*What is expected:* Please work out the number of lines in the following material that include "parameter", and reply with only that number.

(Data for the task begins)

==> src/rtl/seg7_pkg.sv <==
// Shared constants and types for the seg7 scan display slice.
// Segment codes are active-low gfedcba; the dp cathode is bit 7 of HEX_OUT.
package seg7_pkg;

    typedef logic [3:0] nibble_t;

    localparam logic [6:0] SEG_LUT [16] = '{
        7'h40, 7'h79, 7'h24, 7'h30, 7'h19, 7'h12, 7'h02, 7'h78,
        7'h00, 7'h10, 7'h08, 7'h03, 7'h46, 7'h21, 7'h06, 7'h0E
    };

    localparam logic [7:0] SEG_OFF   = 8'hFF;
    localparam logic [7:0] ANODE_OFF = 8'hFF;

endpackage

==> src/rtl/seg7_scan_timer.sv <==
// Digit-slot timebase: slot counter, digit index, slot_tick and frame_end.
module seg7_scan_timer #(
    parameter int unsigned SCAN_DIV   = 50000,
    parameter int unsigned NUM_DIGITS = 4,
    localparam int unsigned CNT_W     = $clog2(SCAN_DIV),
    localparam int unsigned IDX_W     = (NUM_DIGITS > 1) ? $clog2(NUM_DIGITS) : 1
) (
    input  logic             clk_sys,
    input  logic             rst_n,
    output logic [IDX_W-1:0] digit_idx,
    output logic             slot_tick,
    output logic             frame_end
);

    logic [CNT_W-1:0] slot_cnt;

    always_comb begin
        slot_tick = (slot_cnt == CNT_W'(SCAN_DIV - 1));
        frame_end = slot_tick && (digit_idx == IDX_W'(NUM_DIGITS - 1));
    end

    always_ff @(posedge clk_sys) begin
        if (!rst_n) begin
            slot_cnt  <= '0;
            digit_idx <= '0;
        end else if (slot_tick) begin
            slot_cnt  <= '0;
            digit_idx <= (digit_idx == IDX_W'(NUM_DIGITS - 1)) ? '0 : digit_idx + 1'b1;
        end else begin
            slot_cnt <= slot_cnt + 1'b1;
        end
    end

endmodule
$ cat src/rtl/pc_pkg.sv
// Shared types and constants for the program counter with return-address stack.
// Pure declarations: no logic, no latency, no flow control.
// Build option PC_RELBRANCH_EN adds the relative-branch op to the top level.
package pc_pkg;

    typedef enum logic [2:0] {
        OP_HOLD   = 3'd0,
        OP_INC    = 3'd1,
        OP_LOAD   = 3'd2,
        OP_BRANCH = 3'd3,
        OP_CALL   = 3'd4,
        OP_RET    = 3'd5
    } op_t;

    localparam int PC_RESET_ADDR = 0;

    // The pointer must count 0..depth inclusive so that "full" is representable.
    function automatic int sp_width(input int depth);
        return $clog2(depth + 1);
    endfunction

endpackage
===== src/rtl/riscv_pkg.sv =====
// -----------------------------------------------------------------------------
// riscv_pkg
//   Shared RV32I definitions for the decode stage:
//     - datapath width and register address width
//     - base opcode encodings used by decode
//     - immediate format encoding (imm_fmt_e)
//     - decode_opcode(): per-opcode control summary (dec_ctrl_t)
// -----------------------------------------------------------------------------
package riscv_pkg;

    localparam int XLEN       = 32;
    localparam int REG_ADDR_W = 5;

    localparam logic [6:0] OPC_OP     = 7'b0110011;
    localparam logic [6:0] OPC_OP_IMM = 7'b0010011;
    localparam logic [6:0] OPC_LOAD   = 7'b0000011;
    localparam logic [6:0] OPC_STORE  = 7'b0100011;
    localparam logic [6:0] OPC_BRANCH = 7'b1100011;
    localparam logic [6:0] OPC_JAL    = 7'b1101111;
    localparam logic [6:0] OPC_JALR   = 7'b1100111;
    localparam logic [6:0] OPC_LUI    = 7'b0110111;
    localparam logic [6:0] OPC_AUIPC  = 7'b0010111;

    typedef enum logic [2:0] {
        IMM_NONE,
        IMM_I,
        IMM_S,
        IMM_B,
        IMM_U,
        IMM_J
    } imm_fmt_e;

    typedef struct packed {
        logic     regwrite;
        logic     memread;
        logic     memwrite;
        logic     illegal;
        logic     use_rs1;
        logic     use_rs2;
        imm_fmt_e imm_fmt;
    } dec_ctrl_t;

    // Control summary of one opcode. Unknown opcodes are flagged illegal and
    // keep every side-effecting control low; they still count as rs1 users.
    function automatic dec_ctrl_t decode_opcode(input logic [6:0] opcode);
        dec_ctrl_t c;
        c         = '0;
        c.use_rs1 = 1'b1;
        case (opcode)
            OPC_OP: begin
                c.regwrite = 1'b1;
                c.use_rs2  = 1'b1;
            end
            OPC_OP_IMM: begin
                c.regwrite = 1'b1;
                c.imm_fmt  = IMM_I;
            end
            OPC_LOAD: begin
                c.regwrite = 1'b1;
                c.memread  = 1'b1;
                c.imm_fmt  = IMM_I;
            end
            OPC_STORE: begin
                c.memwrite = 1'b1;
                c.use_rs2  = 1'b1;
                c.imm_fmt  = IMM_S;
            end
            OPC_BRANCH: begin
                c.use_rs2  = 1'b1;
                c.imm_fmt  = IMM_B;
            end
            OPC_JAL: begin
                c.regwrite = 1'b1;
                c.use_rs1  = 1'b0;
                c.imm_fmt  = IMM_J;
            end
            OPC_JALR: begin
                c.regwrite = 1'b1;
                c.imm_fmt  = IMM_I;
            end
            OPC_LUI, OPC_AUIPC: begin
                c.regwrite = 1'b1;
                c.use_rs1  = 1'b0;
                c.imm_fmt  = IMM_U;
            end
            default: begin
                c.illegal  = 1'b1;
            end
        endcase
        return c;
    endfunction

endpackage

(Data for the task ends)

*Solution to the problem:* 2